If you own a custom domain—like www.mycompany.com—for your website, chances are you'd like to have your own snazzy email@example.com email address. It used to be free and simple to use Gmail or Hotmail with your own domain, but you'll now have to pay $5/month for Gmail with your domain and there's now no way to use the rebranded Outlook.com with your own domain.
Your website's already hosted somewhere, though, and chances are your hosting company offers a basic email service you can use with your domain. You'll be able to setup email to sync with native apps like Mail.app or Outlook inside your hosting control panel, but what if you want to check your email in your browser?
That's where Roundcube comes in. It's a free and open-source webmail app that's been a standard for years, and was just recently released out of beta. It's quite simple to use, works much like any other email service you're used to, and gives you a way to see your email anywhere while still syncing it with your native apps directly. In this tutorial, I'll show you how to setup email on your hosting service in the popular control panel cPanel, and then show you how to setup Roundcube to view your email online.
Setting Up Email Accounts in cPanel
Before you can use webmail, you need to set up user accounts.
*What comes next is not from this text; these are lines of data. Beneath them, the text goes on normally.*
--- config.mk ---
export PLATFORM = sky130hd
export DESIGN_NAME = usb_txenc
export DESIGN_NICKNAME = d
export VERILOG_FILES = /design/src/rtl/usb_txenc.sv
export SDC_FILE = /design/constraint.sdc
export NUM_CORES = 1
export LEC_CHECK = 0
export CAP_MARGIN = 20
export CORE_MARGIN = 5
export CORE_UTILIZATION = 33
export CTS_CLUSTER_DIAMETER = 80
export DETAILED_ROUTE_END_ITERATION = 7
export GPL_TIMING_DRIVEN = 0
export PLACE_DENSITY_LB_ADDON = 0.3
export SLEW_MARGIN = 10
export SYNTH_ARGS = -nofsm -noshare
export SYNTH_HDL_FRONTEND = slang
export SYNTH_SLANG_ARGS = --single-unit
--- constraint.sdc ---
create_clock -name clk -period 4.2 [get_ports clk]
set_input_delay 1.26 -clock clk [delete_from_list [all_inputs] [get_ports clk]]
set_output_delay 1.26 -clock clk [all_outputs]
set_load 0.01 [all_outputs]
==> src/rtl/audio_i2s_tx.sv <==
// audio_i2s_tx: per-channel square-wave tone synthesis feeding a 16-bit stereo
// I2S transmitter for the PMOD DAC (MCLK = clk/4, SCK = clk/16, LRCK = clk/512).
// Optional feature: define AUDIO_VOLUME_EN to add the 3-bit vol port, which
// scales the tone amplitude as AMP >> (7 - vol) (vol = 0 mutes).

// Half-period tone counter for one channel. A divider of 0 or 1 is the
// selector's rest code: the counter and phase are held cleared.
module audio_i2s_tone (
  input  logic        clk,
  input  logic        rst,
  input  logic [31:0] i_div,
  output logic        o_phase,
  output logic        o_active
);

  logic [31:0] r_tcnt;
  logic        r_phase;
  logic        w_active;
  logic        w_wrap;

  assign w_active = (i_div > 32'd1);
  // Compare against the divider seen this cycle; a shrink below the running
  // count toggles immediately rather than wrapping through 2^32.
  assign w_wrap   = (r_tcnt >= (i_div - 32'd1));

  // Count up to div-1 and toggle the square-wave phase on each wrap.
  always_ff @(posedge clk or negedge rst) begin
    if (!rst) begin
      r_tcnt  <= '0;
      r_phase <= 1'b0;
    end else if (!w_active) begin
      r_tcnt  <= '0;
      r_phase <= 1'b0;
    end else if (w_wrap) begin
      r_tcnt  <= '0;
      r_phase <= ~r_phase;
    end else begin
      r_tcnt  <= r_tcnt + 32'd1;
    end
  end

  assign o_phase  = r_phase;
  assign o_active = w_active;

endmodule
--- src/rtl/sseg_capture.sv ---
// Rebuilds the four digit patterns of a multiplexed 7-segment display from its anode/segment strobes.
// Define SSEG_CAPTURE_HEX_EN to add the hex0..hex3 inverse-decode outputs.
module sseg_capture #(
  parameter int STABLE  = 4,
  parameter int TO_BITS = 20
) (
  input  logic       clk,
  input  logic       reset,
  input  logic [3:0] an,
  input  logic [7:0] sseg,
  output logic [7:0] dig0,
  output logic [7:0] dig1,
  output logic [7:0] dig2,
  output logic [7:0] dig3,
  output logic [3:0] valid,
  output logic       frame_tick,
  output logic       err,
  output logic       stale,
  output logic [1:0] fsm_state
`ifdef SSEG_CAPTURE_HEX_EN
  ,
  output logic [4:0] hex0,
  output logic [4:0] hex1,
  output logic [4:0] hex2,
  output logic [4:0] hex3
`endif
);

  localparam logic [1:0] IDLE  = 2'd0;
  localparam logic [1:0] TRACK = 2'd1;
  localparam logic [1:0] HOLD  = 2'd2;

  localparam logic [7:0] STABLE_M1 = 8'(STABLE - 1);

  logic [1:0]         state;
  logic [3:0]         an_q;
  logic [3:0]         an_p;
  logic [7:0]         sseg_q;
  logic [7:0]         sseg_p;
  logic [7:0]         cnt;
  logic [TO_BITS-1:0] stall;
  logic               err_d;

  logic       an_legal;
  logic       an_blank;
  logic       an_illegal;
  logic       same;
  logic       capture;
  logic [3:0] cap_bit;
  logic [3:0] valid_next;

  always_comb begin
    an_legal   = (an_q == 4'b1110) || (an_q == 4'b1101) ||
                 (an_q == 4'b1011) || (an_q == 4'b0111);
    an_blank   = (an_q == 4'b1111);
    an_illegal = !an_legal && !an_blank;
    same       = (an_q == an_p) && (sseg_q == sseg_p);
    capture    = (state == TRACK) && same && (cnt == STABLE_M1);
    cap_bit    = ~an_q;
    // A full valid mask is cleared on the edge that raises frame_tick.
    valid_next = (valid == 4'hF) ? 4'h0 : valid;
    if (capture) begin
      valid_next = valid_next | cap_bit;
    end
  end

  assign stale     = &stall;
  assign fsm_state = state;

  always_ff @(posedge clk) begin
    if (reset) begin
      state      <= IDLE;
      an_q       <= 4'hF;
      an_p       <= 4'hF;
      sseg_q     <= 8'hFF;
      sseg_p     <= 8'hFF;
      cnt        <= '0;
      stall      <= '0;
      err_d      <= 1'b0;
      err        <= 1'b0;
      frame_tick <= 1'b0;
      valid      <= 4'h0;
      dig0       <= 8'hFF;
      dig1       <= 8'hFF;
      dig2       <= 8'hFF;
      dig3       <= 8'hFF;
    end else begin
      an_q   <= an;
      sseg_q <= sseg;
      an_p   <= an_q;
      sseg_p <= sseg_q;

      // Only the first sample of an illegal anode run flags; err lags by one stage.
      err_d      <= an_illegal && (an_q != an_p);
      err        <= err_d;
      frame_tick <= (valid == 4'hF);
      valid      <= valid_next;

      if (capture) begin
        stall <= '0;
      end else if (!stale) begin
        stall <= stall + 1'b1;
      end

      if (capture) begin
        case (an_q)
          4'b1110: dig0 <= sseg_q;
          4'b1101: dig1 <= sseg_q;
          4'b1011: dig2 <= sseg_q;
          4'b0111: dig3 <= sseg_q;
          default: ;
        endcase
      end

      case (state)
        IDLE: begin
          if (an_legal) begin
            state <= TRACK;
            cnt   <= '0;
          end
        end
        TRACK: begin
          if (!same) begin
            cnt <= '0;
            if (!an_legal) state <= IDLE;
          end else if (cnt == STABLE_M1) begin
            state <= HOLD;
          end else begin
            cnt <= cnt + 8'd1;
          end
        end
        HOLD: begin
          if (!an_legal) begin
            state <= IDLE;
          end else if (!same) begin
            state <= TRACK;
            cnt   <= '0;
          end
        end
        default: state <= IDLE;
      endcase
    end
  end

`ifdef SSEG_CAPTURE_HEX_EN
  // Inverse of the active-low {a..g} hex glyph table; unknown glyphs map to {0,0}.
  function automatic logic [4:0] seg_to_hex(input logic [6:0] seg);
    logic [4:0] r;
    case (seg)
      7'h01:   r = 5'h10;
      7'h4F:   r = 5'h11;
      7'h12:   r = 5'h12;
      7'h06:   r = 5'h13;
      7'h4C:   r = 5'h14;
      7'h24:   r = 5'h15;
      7'h20:   r = 5'h16;
      7'h0F:   r = 5'h17;
      7'h00:   r = 5'h18;
      7'h04:   r = 5'h19;
      7'h08:   r = 5'h1A;
      7'h60:   r = 5'h1B;
      7'h31:   r = 5'h1C;
      7'h42:   r = 5'h1D;
      7'h30:   r = 5'h1E;
      7'h38:   r = 5'h1F;
      default: r = 5'h00;
    endcase
    return r;
  endfunction

  always_ff @(posedge clk) begin
    if (reset) begin
      hex0 <= 5'h00;
      hex1 <= 5'h00;
      hex2 <= 5'h00;
      hex3 <= 5'h00;
    end else begin
      hex0 <= seg_to_hex(dig0[6:0]);
      hex1 <= seg_to_hex(dig1[6:0]);
      hex2 <= seg_to_hex(dig2[6:0]);
      hex3 <= seg_to_hex(dig3[6:0]);
    end
  end
`endif

endmodule
$ cat src/rtl/pdp11_mem_arbiter.sv
// pdp11_mem_arbiter: shares the single-ported PDP-11 memory between the
// instruction-fetch stage and the execute-stage data access. The block turns
// byte addresses into word accesses with byte lanes, reports odd-address word
// accesses as bus errors and discards fetches cancelled by a taken branch.
// Arbitration happens only in IDLE, so after every ack there is one IDLE
// cycle in which both requesters' fresh requests are visible.
module pdp11_mem_arbiter #(
    parameter int MEM_LATENCY  = 2,
    parameter int STARVE_LIMIT = 4
) (
    input  logic        clk,
    input  logic        reset_n,
    input  logic        flush,
    input  logic        if_req,
    input  logic [15:0] if_addr,
    output logic        if_ack,
    output logic [15:0] if_rdata,
    output logic        if_err,
    input  logic        d_req,
    input  logic        d_we,
    input  logic        d_byte,
    input  logic [15:0] d_addr,
    input  logic [15:0] d_wdata,
    output logic        d_ack,
    output logic [15:0] d_rdata,
    output logic        d_err,
    output logic        mem_en,
    output logic        mem_we,
    output logic [1:0]  mem_be,
    output logic [14:0] mem_addr,
    output logic [15:0] mem_wdata,
    input  logic [15:0] mem_rdata,
    output logic        busy,
    output logic        owner
);

    localparam logic [2:0] LAT  = 3'(MEM_LATENCY);
    localparam logic [3:0] SLIM = 4'(STARVE_LIMIT);

    typedef enum logic [1:0] {S_IDLE, S_ACCESS, S_RESP, S_ERR} state_t;

    state_t      state_q, state_d;
    logic [2:0]  lat_q, lat_d;
    logic [3:0]  starve_q, starve_d;
    logic        cancel_q, cancel_d;   // in-flight fetch was flushed
    logic        own_q, own_d;         // 0 = fetch, 1 = data
    logic        byte_q, byte_d;
    logic        lo_q, lo_d;           // byte address bit 0 of the access
    logic        if_ack_q, if_ack_d, if_err_q, if_err_d;
    logic [15:0] if_rdata_q, if_rdata_d;
    logic        d_ack_q, d_ack_d, d_err_q, d_err_d;
    logic [15:0] d_rdata_q, d_rdata_d;
    logic        mem_en_q, mem_en_d, mem_we_q, mem_we_d;
    logic [1:0]  mem_be_q, mem_be_d;
    logic [14:0] mem_addr_q, mem_addr_d;
    logic [15:0] mem_wdata_q, mem_wdata_d;
    logic        busy_q, busy_d, owner_q, owner_d;

    logic        fetch_ok, pick_data, g_byte;
    logic [15:0] g_addr, g_wdata;

    // State and registered outputs; everything clears on reset
    always_ff @(posedge clk) begin
        if (!reset_n) begin
            state_q     <= S_IDLE;
            lat_q       <= '0;
            starve_q    <= '0;
            cancel_q    <= 1'b0;
            own_q       <= 1'b0;
            byte_q      <= 1'b0;
            lo_q        <= 1'b0;
            if_ack_q    <= 1'b0;
            if_err_q    <= 1'b0;
            if_rdata_q  <= '0;
            d_ack_q     <= 1'b0;
            d_err_q     <= 1'b0;
            d_rdata_q   <= '0;
            mem_en_q    <= 1'b0;
            mem_we_q    <= 1'b0;
            mem_be_q    <= '0;
            mem_addr_q  <= '0;
            mem_wdata_q <= '0;
            busy_q      <= 1'b0;
            owner_q     <= 1'b0;
        end else begin
            state_q     <= state_d;
            lat_q       <= lat_d;
            starve_q    <= starve_d;
            cancel_q    <= cancel_d;
            own_q       <= own_d;
            byte_q      <= byte_d;
            lo_q        <= lo_d;
            if_ack_q    <= if_ack_d;
            if_err_q    <= if_err_d;
            if_rdata_q  <= if_rdata_d;
            d_ack_q     <= d_ack_d;
            d_err_q     <= d_err_d;
            d_rdata_q   <= d_rdata_d;
            mem_en_q    <= mem_en_d;
            mem_we_q    <= mem_we_d;
            mem_be_q    <= mem_be_d;
            mem_addr_q  <= mem_addr_d;
            mem_wdata_q <= mem_wdata_d;
            busy_q      <= busy_d;
            owner_q     <= owner_d;
        end
    end

    // Arbitration, sequencing and next values of every registered output
    always_comb begin
        state_d     = state_q;
        lat_d       = lat_q;
        starve_d    = starve_q;
        cancel_d    = cancel_q;
        own_d       = own_q;
        byte_d      = byte_q;
        lo_d        = lo_q;
        if_ack_d    = 1'b0;
        if_err_d    = 1'b0;
        if_rdata_d  = '0;
        d_ack_d     = 1'b0;
        d_err_d     = 1'b0;
        d_rdata_d   = '0;
        mem_en_d    = 1'b0;
        mem_we_d    = mem_we_q;
        mem_be_d    = mem_be_q;
        mem_addr_d  = mem_addr_q;
        mem_wdata_d = mem_wdata_q;
        fetch_ok    = if_req & ~flush;
        pick_data   = d_req & ~(fetch_ok & (starve_q == SLIM));
        g_addr      = pick_data ? d_addr : if_addr;
        g_byte      = pick_data & d_byte;
        g_wdata     = g_byte ? {d_wdata[7:0], d_wdata[7:0]} : d_wdata;

        case (state_q)
            S_IDLE: begin
                // Count data wins over a waiting fetch; anything else clears
                if (fetch_ok && pick_data)
                    starve_d = (starve_q == 4'hF) ? starve_q : starve_q + 4'd1;
                else
                    starve_d = '0;
                if (fetch_ok || d_req) begin
                    own_d    = pick_data;
                    byte_d   = g_byte;
                    lo_d     = g_addr[0];
                    cancel_d = 1'b0;
                    if (g_addr[0] && !g_byte) begin
                        state_d  = S_ERR;
                        d_ack_d  = pick_data;
                        d_err_d  = pick_data;
                        if_ack_d = ~pick_data;
                        if_err_d = ~pick_data;
                    end else begin
                        state_d     = S_ACCESS;
                        lat_d       = '0;
                        mem_en_d    = 1'b1;
                        mem_we_d    = pick_data & d_we;
                        mem_be_d    = !g_byte ? 2'b11 : (g_addr[0] ? 2'b10 : 2'b01);
                        mem_addr_d  = g_addr[15:1];
                        mem_wdata_d = g_wdata;
                    end
                end
            end
            S_ACCESS: begin
                // A flush seen by the edge that loads if_ack still suppresses it
                if (!own_q && flush) cancel_d = 1'b1;
                if (lat_q == LAT) begin
                    state_d = S_RESP;
                    if (own_q) begin
                        d_ack_d   = 1'b1;
                        d_rdata_d = !byte_q ? mem_rdata :
                                    {8'h00, lo_q ? mem_rdata[15:8] : mem_rdata[7:0]};
                    end else begin
                        if_ack_d   = ~(cancel_q | flush);
                        if_rdata_d = mem_rdata;
                    end
                end else begin
                    lat_d = lat_q + 3'd1;
                end
            end
            default: state_d = S_IDLE;   // RESP and ERR last one cycle
        endcase

        busy_d  = (state_d != S_IDLE);
        owner_d = (state_d != S_IDLE) & own_d;
    end

    assign if_ack    = if_ack_q;
    assign if_rdata  = if_rdata_q;
    assign if_err    = if_err_q;
    assign d_ack     = d_ack_q;
    assign d_rdata   = d_rdata_q;
    assign d_err     = d_err_q;
    assign mem_en    = mem_en_q;
    assign mem_we    = mem_we_q;
    assign mem_be    = mem_be_q;
    assign mem_addr  = mem_addr_q;
    assign mem_wdata = mem_wdata_q;
    assign busy      = busy_q;
    assign owner     = owner_q;

endmodule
You’ll typically do this in a web application that resembles the Windows Control Panel or Mac System Settings. Your hosting provider will give you a web address and login for it. The two most common applications are cPanel and WHM.
When you log into cPanel, click Email Accounts to set them up.
If you’re using WHM, this process will be nearly identical, and makes no difference as far as Roundcube is concerned.
In the Email Accounts screen, enter a user name and password. User names have to be unique, and can’t contain spaces or certain punctuation. A common practice for avoiding duplicate user names is to separate full names with periods, like firstname.lastname@example.org.
You should also create strong passwords: at least one uppercase letter, at least one number and at least one symbol. The strength meter will give you its opinion! If you want, click Generate Password, and the system will create a random jumble for you.
If you’re concerned that users won’t clean out their mailboxes, and their messages and attachments will use up disk space, you can assign a quota.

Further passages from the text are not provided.